REQUIREMENT
Only the lines below from the one containing "sky130_fd_sc_hd__nor2_1: 13" to the one containing "gpio1[26]$_SDFFE_PN0P_ | 1.58 | 6 |" should be repeated, both included and unchanged.

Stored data

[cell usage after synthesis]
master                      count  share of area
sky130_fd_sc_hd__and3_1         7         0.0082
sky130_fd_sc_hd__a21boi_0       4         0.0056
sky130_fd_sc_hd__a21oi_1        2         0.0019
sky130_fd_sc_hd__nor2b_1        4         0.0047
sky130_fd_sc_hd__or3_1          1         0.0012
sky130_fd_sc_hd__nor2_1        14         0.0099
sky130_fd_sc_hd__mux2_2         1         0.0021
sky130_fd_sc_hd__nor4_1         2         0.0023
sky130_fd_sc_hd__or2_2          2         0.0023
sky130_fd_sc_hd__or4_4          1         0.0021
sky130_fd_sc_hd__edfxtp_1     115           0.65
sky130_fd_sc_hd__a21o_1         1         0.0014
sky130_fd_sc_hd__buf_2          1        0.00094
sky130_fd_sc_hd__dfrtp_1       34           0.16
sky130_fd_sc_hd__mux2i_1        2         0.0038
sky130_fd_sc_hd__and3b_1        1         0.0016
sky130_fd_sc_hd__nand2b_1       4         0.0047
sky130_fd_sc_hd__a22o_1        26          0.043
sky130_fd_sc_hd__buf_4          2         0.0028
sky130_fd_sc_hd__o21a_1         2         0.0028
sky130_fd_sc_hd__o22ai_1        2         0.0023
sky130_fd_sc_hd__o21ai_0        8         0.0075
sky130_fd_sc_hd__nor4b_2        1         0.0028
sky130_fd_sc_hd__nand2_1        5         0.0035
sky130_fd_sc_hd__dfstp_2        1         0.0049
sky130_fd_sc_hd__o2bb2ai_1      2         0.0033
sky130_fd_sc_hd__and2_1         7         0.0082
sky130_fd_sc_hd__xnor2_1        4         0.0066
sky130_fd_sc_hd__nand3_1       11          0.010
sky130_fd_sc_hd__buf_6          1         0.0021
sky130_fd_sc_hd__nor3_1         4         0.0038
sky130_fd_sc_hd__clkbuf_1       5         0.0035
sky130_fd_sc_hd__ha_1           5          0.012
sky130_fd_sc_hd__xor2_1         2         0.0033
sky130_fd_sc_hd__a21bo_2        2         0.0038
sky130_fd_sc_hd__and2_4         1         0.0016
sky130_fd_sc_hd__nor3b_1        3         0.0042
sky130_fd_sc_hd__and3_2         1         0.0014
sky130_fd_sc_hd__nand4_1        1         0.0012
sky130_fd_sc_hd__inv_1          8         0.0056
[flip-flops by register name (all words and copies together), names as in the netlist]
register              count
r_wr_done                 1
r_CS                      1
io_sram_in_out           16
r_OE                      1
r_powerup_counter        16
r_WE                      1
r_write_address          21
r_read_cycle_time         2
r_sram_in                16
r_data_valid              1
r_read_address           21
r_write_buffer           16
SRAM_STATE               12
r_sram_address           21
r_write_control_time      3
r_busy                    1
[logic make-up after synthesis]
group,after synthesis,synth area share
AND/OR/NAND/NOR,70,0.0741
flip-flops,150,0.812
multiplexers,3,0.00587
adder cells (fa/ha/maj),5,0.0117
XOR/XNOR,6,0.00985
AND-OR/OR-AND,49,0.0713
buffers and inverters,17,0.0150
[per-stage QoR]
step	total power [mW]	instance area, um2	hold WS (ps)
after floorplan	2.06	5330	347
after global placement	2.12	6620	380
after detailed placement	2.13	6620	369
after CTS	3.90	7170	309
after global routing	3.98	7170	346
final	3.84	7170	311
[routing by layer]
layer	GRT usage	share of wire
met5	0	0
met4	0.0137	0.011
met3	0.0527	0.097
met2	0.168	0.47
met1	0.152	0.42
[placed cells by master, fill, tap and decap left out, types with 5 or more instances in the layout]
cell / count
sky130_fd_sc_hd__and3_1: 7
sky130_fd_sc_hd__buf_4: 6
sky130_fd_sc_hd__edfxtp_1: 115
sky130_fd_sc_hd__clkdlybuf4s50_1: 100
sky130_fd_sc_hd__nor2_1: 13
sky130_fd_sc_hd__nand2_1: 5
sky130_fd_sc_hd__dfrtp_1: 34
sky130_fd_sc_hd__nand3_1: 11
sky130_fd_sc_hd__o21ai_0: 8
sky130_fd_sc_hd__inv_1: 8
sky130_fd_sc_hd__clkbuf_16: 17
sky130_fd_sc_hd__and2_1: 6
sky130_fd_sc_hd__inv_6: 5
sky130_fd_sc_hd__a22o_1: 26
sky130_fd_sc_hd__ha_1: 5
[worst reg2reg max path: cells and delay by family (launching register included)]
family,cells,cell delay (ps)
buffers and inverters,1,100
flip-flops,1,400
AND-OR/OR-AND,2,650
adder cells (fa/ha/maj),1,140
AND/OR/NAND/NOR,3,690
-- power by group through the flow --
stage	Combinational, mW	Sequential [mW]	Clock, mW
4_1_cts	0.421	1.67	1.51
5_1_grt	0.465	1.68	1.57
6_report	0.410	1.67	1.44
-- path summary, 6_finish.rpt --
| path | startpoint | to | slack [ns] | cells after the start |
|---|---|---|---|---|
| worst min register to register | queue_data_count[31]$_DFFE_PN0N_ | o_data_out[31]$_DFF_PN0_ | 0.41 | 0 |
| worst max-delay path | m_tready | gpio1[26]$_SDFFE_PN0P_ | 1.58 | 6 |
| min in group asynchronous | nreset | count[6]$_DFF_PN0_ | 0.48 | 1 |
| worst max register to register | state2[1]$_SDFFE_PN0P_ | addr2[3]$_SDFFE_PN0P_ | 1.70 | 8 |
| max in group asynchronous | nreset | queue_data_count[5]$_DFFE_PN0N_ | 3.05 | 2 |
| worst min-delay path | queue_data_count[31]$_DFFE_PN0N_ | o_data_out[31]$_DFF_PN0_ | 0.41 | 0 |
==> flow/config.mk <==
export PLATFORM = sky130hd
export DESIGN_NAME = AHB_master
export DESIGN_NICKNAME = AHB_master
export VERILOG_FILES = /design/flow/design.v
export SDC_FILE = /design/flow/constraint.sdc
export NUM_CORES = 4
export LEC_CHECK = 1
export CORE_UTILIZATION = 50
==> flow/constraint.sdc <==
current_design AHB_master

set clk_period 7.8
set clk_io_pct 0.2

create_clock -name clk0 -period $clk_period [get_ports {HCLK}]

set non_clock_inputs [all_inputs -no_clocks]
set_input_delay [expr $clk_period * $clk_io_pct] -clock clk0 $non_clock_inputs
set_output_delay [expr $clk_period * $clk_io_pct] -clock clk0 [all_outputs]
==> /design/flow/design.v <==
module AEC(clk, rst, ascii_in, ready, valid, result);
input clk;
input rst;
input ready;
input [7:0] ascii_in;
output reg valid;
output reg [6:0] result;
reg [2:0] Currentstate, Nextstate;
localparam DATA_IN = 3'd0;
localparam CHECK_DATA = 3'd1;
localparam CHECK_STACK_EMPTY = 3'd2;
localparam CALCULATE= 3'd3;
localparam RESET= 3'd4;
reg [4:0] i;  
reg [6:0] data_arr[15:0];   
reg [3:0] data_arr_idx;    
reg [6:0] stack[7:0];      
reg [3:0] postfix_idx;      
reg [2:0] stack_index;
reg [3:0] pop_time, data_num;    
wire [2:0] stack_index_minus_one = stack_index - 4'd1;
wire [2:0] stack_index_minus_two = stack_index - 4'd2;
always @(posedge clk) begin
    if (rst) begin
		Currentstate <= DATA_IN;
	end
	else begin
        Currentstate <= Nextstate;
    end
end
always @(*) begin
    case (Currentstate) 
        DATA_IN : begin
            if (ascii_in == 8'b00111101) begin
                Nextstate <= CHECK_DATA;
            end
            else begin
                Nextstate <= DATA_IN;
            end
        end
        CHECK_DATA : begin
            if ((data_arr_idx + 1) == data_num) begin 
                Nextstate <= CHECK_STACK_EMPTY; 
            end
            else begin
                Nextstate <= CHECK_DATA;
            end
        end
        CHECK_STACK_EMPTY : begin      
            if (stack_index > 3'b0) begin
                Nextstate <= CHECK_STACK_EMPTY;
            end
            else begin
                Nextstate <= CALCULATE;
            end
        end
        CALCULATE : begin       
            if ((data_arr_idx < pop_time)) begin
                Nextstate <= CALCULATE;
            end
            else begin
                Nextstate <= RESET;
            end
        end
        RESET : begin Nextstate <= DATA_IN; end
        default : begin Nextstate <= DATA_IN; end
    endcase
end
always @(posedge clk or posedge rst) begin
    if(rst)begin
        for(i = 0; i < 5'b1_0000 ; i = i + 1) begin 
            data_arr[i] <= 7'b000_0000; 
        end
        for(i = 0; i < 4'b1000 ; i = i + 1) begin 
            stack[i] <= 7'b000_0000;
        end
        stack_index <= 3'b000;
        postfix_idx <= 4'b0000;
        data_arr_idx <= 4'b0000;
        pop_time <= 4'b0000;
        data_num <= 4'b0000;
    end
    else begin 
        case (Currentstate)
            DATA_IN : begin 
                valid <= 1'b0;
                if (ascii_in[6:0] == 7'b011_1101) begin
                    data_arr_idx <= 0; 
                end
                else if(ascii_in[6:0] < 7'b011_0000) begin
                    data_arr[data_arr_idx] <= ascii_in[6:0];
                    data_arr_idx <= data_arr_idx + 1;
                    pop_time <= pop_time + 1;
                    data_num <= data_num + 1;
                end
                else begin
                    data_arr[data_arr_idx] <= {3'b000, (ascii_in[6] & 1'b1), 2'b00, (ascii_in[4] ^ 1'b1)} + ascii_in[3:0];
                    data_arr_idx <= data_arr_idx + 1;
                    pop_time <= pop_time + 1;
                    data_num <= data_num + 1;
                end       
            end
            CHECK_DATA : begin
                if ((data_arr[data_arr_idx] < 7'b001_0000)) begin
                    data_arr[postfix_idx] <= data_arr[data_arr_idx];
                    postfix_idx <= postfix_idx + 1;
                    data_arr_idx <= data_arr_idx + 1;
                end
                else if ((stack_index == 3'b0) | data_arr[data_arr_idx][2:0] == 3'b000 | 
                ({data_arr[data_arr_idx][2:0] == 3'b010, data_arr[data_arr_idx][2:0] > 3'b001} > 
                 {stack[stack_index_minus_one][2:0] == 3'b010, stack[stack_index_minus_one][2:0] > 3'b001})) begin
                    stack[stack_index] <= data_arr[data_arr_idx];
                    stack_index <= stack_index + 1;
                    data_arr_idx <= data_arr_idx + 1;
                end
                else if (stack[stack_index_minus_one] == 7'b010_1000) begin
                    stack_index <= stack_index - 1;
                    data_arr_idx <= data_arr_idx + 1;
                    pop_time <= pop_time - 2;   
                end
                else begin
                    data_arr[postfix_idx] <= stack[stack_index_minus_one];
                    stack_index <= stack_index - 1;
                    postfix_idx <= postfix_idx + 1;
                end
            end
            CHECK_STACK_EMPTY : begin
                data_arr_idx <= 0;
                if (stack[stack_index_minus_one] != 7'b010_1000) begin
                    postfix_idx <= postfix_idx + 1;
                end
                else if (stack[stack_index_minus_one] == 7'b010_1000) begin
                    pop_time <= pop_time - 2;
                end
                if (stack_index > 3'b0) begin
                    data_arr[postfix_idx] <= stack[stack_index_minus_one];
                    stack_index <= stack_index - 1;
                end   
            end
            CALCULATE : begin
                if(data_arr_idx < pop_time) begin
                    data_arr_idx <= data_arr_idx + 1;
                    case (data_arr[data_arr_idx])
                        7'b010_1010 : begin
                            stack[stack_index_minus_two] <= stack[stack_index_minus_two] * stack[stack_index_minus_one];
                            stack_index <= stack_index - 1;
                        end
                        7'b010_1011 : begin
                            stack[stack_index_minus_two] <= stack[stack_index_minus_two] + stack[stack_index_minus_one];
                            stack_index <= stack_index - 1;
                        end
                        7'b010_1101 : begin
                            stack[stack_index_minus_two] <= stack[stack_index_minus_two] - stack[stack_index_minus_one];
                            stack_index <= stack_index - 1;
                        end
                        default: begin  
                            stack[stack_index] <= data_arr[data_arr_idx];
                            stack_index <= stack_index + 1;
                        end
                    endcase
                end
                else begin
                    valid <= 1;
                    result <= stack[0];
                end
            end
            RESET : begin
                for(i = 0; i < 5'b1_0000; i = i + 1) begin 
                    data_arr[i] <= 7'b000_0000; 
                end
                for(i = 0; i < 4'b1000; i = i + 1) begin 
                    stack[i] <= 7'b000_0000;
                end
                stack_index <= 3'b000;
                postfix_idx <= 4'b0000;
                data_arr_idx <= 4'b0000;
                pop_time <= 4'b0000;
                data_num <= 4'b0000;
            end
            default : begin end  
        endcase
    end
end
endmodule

TASK RESULT
sky130_fd_sc_hd__nor2_1: 13
sky130_fd_sc_hd__nand2_1: 5
sky130_fd_sc_hd__dfrtp_1: 34
sky130_fd_sc_hd__nand3_1: 11
sky130_fd_sc_hd__o21ai_0: 8
sky130_fd_sc_hd__inv_1: 8
sky130_fd_sc_hd__clkbuf_16: 17
sky130_fd_sc_hd__and2_1: 6
sky130_fd_sc_hd__inv_6: 5
sky130_fd_sc_hd__a22o_1: 26
sky130_fd_sc_hd__ha_1: 5
[worst reg2reg max path: cells and delay by family (launching register included)]
family,cells,cell delay (ps)
buffers and inverters,1,100
flip-flops,1,400
AND-OR/OR-AND,2,650
adder cells (fa/ha/maj),1,140
AND/OR/NAND/NOR,3,690
-- power by group through the flow --
stage	Combinational, mW	Sequential [mW]	Clock, mW
4_1_cts	0.421	1.67	1.51
5_1_grt	0.465	1.68	1.57
6_report	0.410	1.67	1.44
-- path summary, 6_finish.rpt --
| path | startpoint | to | slack [ns] | cells after the start |
|---|---|---|---|---|
| worst min register to register | queue_data_count[31]$_DFFE_PN0N_ | o_data_out[31]$_DFF_PN0_ | 0.41 | 0 |
| worst max-delay path | m_tready | gpio1[26]$_SDFFE_PN0P_ | 1.58 | 6 |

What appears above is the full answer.